Tetranucleotide microsatellites were isolated according to the protocol of Beauclerc et al. (2007). In total, 115 clones were sequenced, of which 83 were positive for a tetranucleotide repeat, with five duplicate clones found. Primer pairs were designed manually for 20 positive clones that possessed sufficient flanking sequence. Individual loci were amplified in 10 μl volumes containing 5 ng genomic DNA, 1× PCR buffer, 1.5 mM MgCl2, 0.2 mM each dNTP, 0.3 μM each primer, and 0.5 U Taq polymerase using the following thermal cycling conditions: denaturation at 94°C for 5 min, 30 cycles of denaturation at 94°C for 30 s, annealing at the optimal temperature (see Table 1) for 1 min, and extension at 72°C for 1 min, with a final extension of 60°C for 45 min. Nine and three individuals from Guánica and Quebradillas, respectively, were screened for polymorphism by visualising PCR products on 4% agarose gels stained with SYBR Green I (Molecular Probes). Six loci amplified reliably and were polymorphic. To profile all samples, each locus was amplified individually and pooled into two multiplex reactions prior to desalting (Table 1). All PCR product was desalted using Sephadex G50, profiled on a MegaBACE 1000 DNA Analysis System, and scored using genetic profiler v.2.0 (GE Healthcare).
Data analysis
Sequences were aligned in clustalx v.1.81 (Thompson et al. 1997) and edited by eye using bioedit v.7.0.533 (Hall 1999). Pairwise sequence divergence was calculated using mega v.3.1 (Kumar et al. 2004).

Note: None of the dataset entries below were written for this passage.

===== config.mk =====
export PLATFORM = sky130hd
export DESIGN_NAME = issue_queue
export DESIGN_NICKNAME = d
export VERILOG_FILES = /design/src/hdl/exec_pkg.sv /design/src/hdl/issue_queue.sv
export SDC_FILE = /design/constraint.sdc
export NUM_CORES = 1
export LEC_CHECK = 0
export ABC_AREA = 1
export BUFFER_PORTS_ARGS = -buffer_cell sky130_fd_sc_hd__buf_2
export CAP_MARGIN = 20
export CORE_MARGIN = 1.5
export CORE_UTILIZATION = 40
export DETAILED_ROUTE_END_ITERATION = 7
export PLACE_DENSITY_LB_ADDON = 0.25
export SYNTH_ARGS = -nofsm -noshare
export SYNTH_HDL_FRONTEND = slang
export SYNTH_SLANG_ARGS = --single-unit

===== constraint.sdc =====
create_clock -name clk -period 15.8 [get_ports clk]
set_clock_uncertainty 0.05 [all_clocks]
set_input_delay 1.58 -clock clk [delete_from_list [all_inputs] [get_ports clk]]
set_output_delay 1.58 -clock clk [all_outputs]
set_load 0.02 [all_outputs]

===== src/hdl/exec_pkg.sv =====
`default_nettype none

package exec_pkg;

    localparam int XLEN = 64;

    typedef logic [XLEN-1:0] t_rv_reg_data;
    typedef logic [63:0]     t_paddr;
    typedef logic [4:0]      t_reg_idx;
    typedef logic [2:0]      t_funct3;

    // Micro-op class, selects the execution unit in EX0
    typedef enum logic [1:0] {
        U_NOP  = 2'd0,
        U_ALU  = 2'd1, // rs1 op rs2
        U_ALUI = 2'd2, // rs1 op imm64
        U_BR   = 2'd3
    } t_uop;

    // Conditional branch encodings on funct3
    localparam t_funct3 RV_BR_BEQ  = 3'b000;
    localparam t_funct3 RV_BR_BNE  = 3'b001;
    localparam t_funct3 RV_BR_BLT  = 3'b100;
    localparam t_funct3 RV_BR_BGE  = 3'b101;
    localparam t_funct3 RV_BR_BLTU = 3'b110;
    localparam t_funct3 RV_BR_BGEU = 3'b111;

    typedef enum logic [3:0] {
        ADD  = 4'd0,
        SUB  = 4'd1,
        AND  = 4'd2,
        OR   = 4'd3,
        XOR  = 4'd4,
        SLT  = 4'd5,  // Signed compare
        SLTU = 4'd6,
        SLL  = 4'd7,
        SRL  = 4'd8,
        SRA  = 4'd9   // Sign fill
    } t_alu_op;

    // One queue entry, already decoded by the front end
    typedef struct packed {
        t_uop         uop;
        t_alu_op      alu_op;
        t_funct3      funct3;
        t_reg_idx     rd;
        t_reg_idx     rs1;
        t_reg_idx     rs2;
        t_rv_reg_data imm64;
        t_paddr       pc;
    } t_uinstr;

endpackage

`default_nettype wire


===== src/hdl/issue_queue.sv =====
`timescale 1ns/1ps
`default_nettype none

module issue_queue #(
    parameter int IQ_DEPTH = 8
) (
    input  logic                          clk,
    input  logic                          reset,
    input  logic                          disp_valid,
    input  exec_pkg::t_uop                disp_uop,
    input  exec_pkg::t_alu_op             disp_alu_op,
    input  exec_pkg::t_funct3             disp_funct3,
    input  exec_pkg::t_reg_idx            disp_rd,
    input  exec_pkg::t_reg_idx            disp_rs1,
    input  exec_pkg::t_reg_idx            disp_rs2,
    input  exec_pkg::t_rv_reg_data        disp_imm,
    input  exec_pkg::t_paddr              disp_pc,
    input  logic                          flush,
    output logic                          iss_valid,
    output exec_pkg::t_uop                iss_uop,
    output exec_pkg::t_alu_op             iss_alu_op,
    output exec_pkg::t_funct3             iss_funct3,
    output exec_pkg::t_reg_idx            iss_rd,
    output exec_pkg::t_reg_idx            iss_rs1,
    output exec_pkg::t_reg_idx            iss_rs2,
    output exec_pkg::t_rv_reg_data        iss_imm,
    output exec_pkg::t_paddr              iss_pc,
    output logic [$clog2(IQ_DEPTH+1)-1:0] credit_ret
);
    import exec_pkg::*;

    localparam int CNT_W = $clog2(IQ_DEPTH + 1);
    localparam int PTR_W = (IQ_DEPTH > 1) ? $clog2(IQ_DEPTH) : 1;

    t_uinstr          entries [IQ_DEPTH];
    t_uinstr          disp_entry;
    t_uinstr          head_entry;
    logic [PTR_W-1:0] head;
    logic [PTR_W-1:0] tail;
    logic [CNT_W-1:0] count;
    logic [CNT_W-1:0] released;
    logic             push;

    // Wraps at IQ_DEPTH, depth need not be a power of two
    function automatic logic [PTR_W-1:0] ptr_inc(input logic [PTR_W-1:0] ptr);
        if (ptr == PTR_W'(IQ_DEPTH - 1)) begin
            return '0;
        end
        return ptr + 1'b1;
    endfunction

    assign disp_entry = '{uop: disp_uop, alu_op: disp_alu_op, funct3: disp_funct3,
                          rd: disp_rd, rs1: disp_rs1, rs2: disp_rs2,
                          imm64: disp_imm, pc: disp_pc};

    // Full queue drops the write, credits make that unreachable
    assign push      = disp_valid && !flush && (count != CNT_W'(IQ_DEPTH));
    assign iss_valid = (count != '0) && !flush;

    assign head_entry = entries[head];
    assign iss_uop    = head_entry.uop;
    assign iss_alu_op = head_entry.alu_op;
    assign iss_funct3 = head_entry.funct3;
    assign iss_rd     = head_entry.rd;
    assign iss_rs1    = head_entry.rs1;
    assign iss_rs2    = head_entry.rs2;
    assign iss_imm    = head_entry.imm64;
    assign iss_pc     = head_entry.pc;

    // Entries leaving this cycle, including a dispatch lost to the flush
    always_comb begin
        if (flush) begin
            released = count + CNT_W'(disp_valid);
        end else begin
            released = CNT_W'(iss_valid);
        end
    end

    always_ff @(posedge clk) begin
        if (reset) begin
            head       <= '0;
            tail       <= '0;
            count      <= '0;
            credit_ret <= '0;
        end else begin
            credit_ret <= released;
            if (flush) begin
                head  <= '0;
                tail  <= '0;
                count <= '0;
            end else begin
                if (push) tail <= ptr_inc(tail);
                if (iss_valid) head <= ptr_inc(head);
                count <= count + CNT_W'(push) - CNT_W'(iss_valid);
            end
        end
    end

    always_ff @(posedge clk) begin
        if (push) entries[tail] <= disp_entry;
    end

endmodule

`default_nettype wire


Word-level counts from Yosys, hierarchy flattened
Memories as Yosys holds them, arrays and structs flattened. A register that Yosys moved wholly into a read port is not among the register bits.
Index checks and enable logic that the tools add are counted.
{"block": "totals", "reg_bits": 14, "ramBits": 1216, "inputBits": 156, "out_inout_bits": 157, "word_cells": 39, "mem_count": 1}
{"block": "classes", "addsub": 5, "n_eq_ne": 3, "muxes": 17, "bitwise": 1, "n_reduce_logical": 7}
{"name": "entries", "depth": 8, "width": 152, "rd": 1, "rd_ports_with_merged_regs": 1, "wr": 1, "line": "issue_queue.sv:35", "rtl": "t_uinstr entries [IQ_DEPTH];"}
{"op": "2-to-1 mux 3 bit", "n": 6}
{"op": "2-to-1 mux 1 bit", "n": 11}
{"op": "adder 4 x 1 -> 4 bit", "n": 2}
{"op": "adder 3 x 1 -> 3 bit, second input constant", "n": 2}
{"op": "== test 3 bit, second input constant", "n": 2}
{"op": "inequality test 4 bit, second input constant", "n": 1}
{"op": "nonzero test 4 bit", "n": 1}
{"op": "OR reduction 2 bit", "n": 2}
{"op": "subtractor 4 x 1 -> 4 bit", "n": 1}
{"op": "logical AND 1 bit", "n": 3}
{"op": "logical NOT 1 bit", "n": 1}
{"op": "NOT 1 bit", "n": 1}

Longest topological paths before layout
{"block": "logic_depth", "ltp_word": 8, "ltp_mapped": 12, "depth_no_buf": 12}

Worst setup path before layout
No wires, ideal clock.
{"block": "synth_timing", "path_kind": "input-to-reg", "startpoint": "input port disp_valid", "endpoint": "memory entries[6][0] (netlist bit) (enable)", "setup_time_ps": 851, "arrival_ps": 12379, "t_required_ps": 14899, "path_slack_ps": 2520, "cell_stages": 4, "path_buffers": 0, "cell_sequence": "inv_1 > nor2_1 > nand2_1 > nor3_1"}
{"block": "synth_between", "elab_chain_cells": 4}
{"item": "start, declared", "line": "issue_queue.sv:9", "rtl": "input logic disp_valid,"}
{"item": "logical AND 1 bit (2 in a row)", "line": "issue_queue.sv:57", "rtl": "assign push = disp_valid && !flush && (count != CNT_W'(IQ_DEPTH));"}
{"item": "2-to-1 mux 1 bit", "line": "issue_queue.sv:100", "rtl": "if (push) entries[tail] <= disp_entry;"}
{"item": "2-to-1 mux 1 bit (not written as such)", "line": "issue_queue.sv:100"}
{"item": "end, declared", "line": "issue_queue.sv:35"}
Every way passes these cells.

==> impl_metrics.env <==
export IMPL_outcome="finished, final reports clean"
export IMPL_critPathMaxFanout=84
export IMPL_grt_max_degree=191
export IMPL_synth_top_cells_by_area="edfxtp_1, nand2_1, inv_1, nand3_1, buf_2"
export IMPL_setup_viol=0
export IMPL_leakage_uw=0.0279
export IMPL_postCtsSetupBuffers=0
export IMPL_cts_tree="done"
export IMPL_cp_start_kind="flip-flop"
export IMPL_ys_types=20
export IMPL_vdd_drop_max_uv=136
export IMPL_cpLargestDelayFamily="buffers and inverters"
export IMPL_cp_required_ps=14170
export IMPL_synth_edf_count=1216
export IMPL_path_buf_inv=5
export IMPL_die_x_um=369
export IMPL_hold_path_depth=2
export IMPL_seq_area_um2=36900
export IMPL_rsz0062_at_grt="false"
export IMPL_slew_headroom_pct=23.5
export IMPL_fin_nets=5804
export IMPL_hpwl_mm=65.5
export IMPL_p_per_area_nw_per_um2=133
export IMPL_ys_flop_type="edfxtp_1"
export IMPL_seq_area_frac_synth_pct=68.8
export IMPL_slowest_delay_ps=850
export IMPL_crit_path_end_kind="output pin"
export IMPL_worstSetupPathType="reg -> out"
export IMPL_clock_sinks=1233
export IMPL_io_pins=313
export IMPL_instances_no_fill=7521
export IMPL_drv_slew=0
export IMPL_wl_mm=126
export IMPL_antenna_found_initial=36
export IMPL_finalWorstPathRequiredPeriod_ps=6690
export IMPL_vias=34800
export IMPL_rows=134
export IMPL_synth_top_cells_by_count="nand2_1, inv_1, edfxtp_1, nand3_1, buf_2"
export IMPL_dp_cells=7261
export IMPL_via_per_inst=4.63
export IMPL_multiInputGateArea_um2=11000
export IMPL_cts_root_buf="clkbuf_16"
export IMPL_post_synth_top_count_cell="nand2_1"
export IMPL_clk_pin_slew_ps=60
export IMPL_crit_arrival_ps=5060
export IMPL_ctsResizeCount=0
export IMPL_layout_drive_gt1_share_pct=9.77
export IMPL_holdWs_ps=468
export IMPL_die_area_um2=136000
export IMPL_die_y_um=369
export IMPL_place_port_buffers=312
export IMPL_yosys_area_top_type_share_pct=68.1
export IMPL_cp_depth=10
export IMPL_htreeDepth=4
export IMPL_hold_violations=0
export IMPL_place_gp_congestion=0.745
export IMPL_drt_pre_antenna_iters=5
export IMPL_gr_total_overflow=0
export IMPL_start_util_pct=40.2
export IMPL_syn_inst=5369
export IMPL_synth_largest_area_cell="edfxtp_1"
export IMPL_yosysWarnings=0
export IMPL_cts_buffer_depth=3
export IMPL_core_area_um2=133000
export IMPL_fin_crit_sh_pct=42.3
export IMPL_syn_avg_cell_area_um2=9.98
export IMPL_tns_ps=0
export IMPL_drc=0
export IMPL_n_fill_cell=12500
export IMPL_syn2layout_area_growth_pct=14.1
export IMPL_syn_nets=5539
export IMPL_cp_slowest_cell="buf_4"
export IMPL_ant_nets=0
export IMPL_cts_buffers=138
export IMPL_worst_pin_slew_ps=1150
export IMPL_hold_path_class="reg -> reg"
export IMPL_hold_buffers=0
export IMPL_post_drt_wl_per_cell_um=16.8
export IMPL_clk_insertion_delay_late_ps=760
export IMPL_grt_pass1_wl_mm=195
export IMPL_path_cells="buf_4 > buf_4 > buf_4 > buf_4 > nand2_1 > nand3_1 > nand2_1 > nand2_1 > nand2_1 > buf_2"
export IMPL_synthArstFlopShare_pct=0
export IMPL_grt_use_total_pct=18.7
export IMPL_fmax_mhz=149
export IMPL_drt_iter0_markers=2314
export IMPL_synth_area_um2=53600
export IMPL_max_cap_violations=0
export IMPL_ys_ff_latch=1233
export IMPL_grt_pass1_vias=33900
export IMPL_r2r_cells=8
-- report_power, final --
group          switching, µW  total (µW)  internal, µW
logic                    981        1340           362
clock network           1300        3120          1820
registers               27.2        3670          3640
-- per-layer routing --
metal	vias to the layer above	track usage, %	part of all wire, %
met4	40	5.60	2.2
met2	772	30.8	47
li1	17200	-	-
met3	228	4.93	6.7
met1	16600	24.2	44
met5	-	0	0.19
-- area by class of cell --
class	count	area share, %
Clock inverter	71	1.23
Timing Repair Buffer	360	3.30
Antenna cell	13	0.0532
Multi-Input combinational cell	2660	17.9
Tap cell	1768	3.62
Sequential cell	1233	60.3
Inverter	1241	7.65
Clock buffer	175	5.94
-- worst reg2reg max path: stages, from the launching register on --
cell,delay (ps)
dfxtp_1,370
inv_1,100
ha_1,200
nand3_1,200
nand2_1,320
nor3_2,820
buf_4,730
buf_4,630
buf_4,550
-- through the flow --
step                utilization [%]  setup slack, ps  area (µm²)  power, µW
floorplan                         -             2520       53600       4630
global route                   45.9             8700       61100       8490
detailed placement             42.5             9890       56700       5100
CTS                            45.8             9040       61100       8230
global placement               42.5             9920       56700       5090
finish                         45.9             9110       61200       8130
-- path summary, 6_finish.rpt --
check / start / endpoint / slack, ps
worst min-delay path: count[3]$_SDFF_PP0_ / credit_ret[3]$_SDFF_PP0_ / 470
worst max-delay path: flip-flop / iss_rs1[1] / 9110
worst max register to register: count[2]$_SDFF_PP0_ / entries[3][129]$_DFFE_PP_ / 11430
worst min register to register: count[3]$_SDFF_PP0_ / credit_ret[3]$_SDFF_PP0_ / 470
-- cells by family after synthesis --
kind of cell    count (synthesis)  synth area share (%)
buf+inv                      1476                  10.9
flops                        1233                  68.8
compound gates                 10                0.0980
simple gates                 2634                  19.9
xor+xnor                        2                0.0327
fa+ha+maj                      14                 0.341
-- flip-flops by register name, indices dropped and copies added (netlist names), named ones only --
name	count
credit_ret	4
tail	3
head	3
entries	1216
count	4
-- placed cells by master, fill, tap and decap left out, drive strengths merged --
cell type	n
o21ai	3
edfxtp	1216
nor3	8
clkinv	50
dfxtp	17
clkbuf	175
nor2	12
fa	1
clkinvlp	4
xor2	1
ha	13
xnor2	1
bufinv	11
inv	1247
diode	13
buf	360
o21bai	1
nand3	616
nand2	1998
a21oi	6
Note: power is estimated with default switching activity, not from simulation.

Microsatellite diversity indices (number and frequencies of alleles, observed and expected heterozygosity) were calculated using genepop v.3.4 (Raymond and Rousset 1995), and conformation to Hardy–Weinberg equilibrium was tested by estimation of exact P values with a Markov chain method (Guo and Thompson 1992). Allelic richness (number of alleles per population) and private allelic richness were calculated by standardisation to the smallest sample size (N = 4) using rarefaction in the program hp-rare v.1.0 (Kalinowski 2005).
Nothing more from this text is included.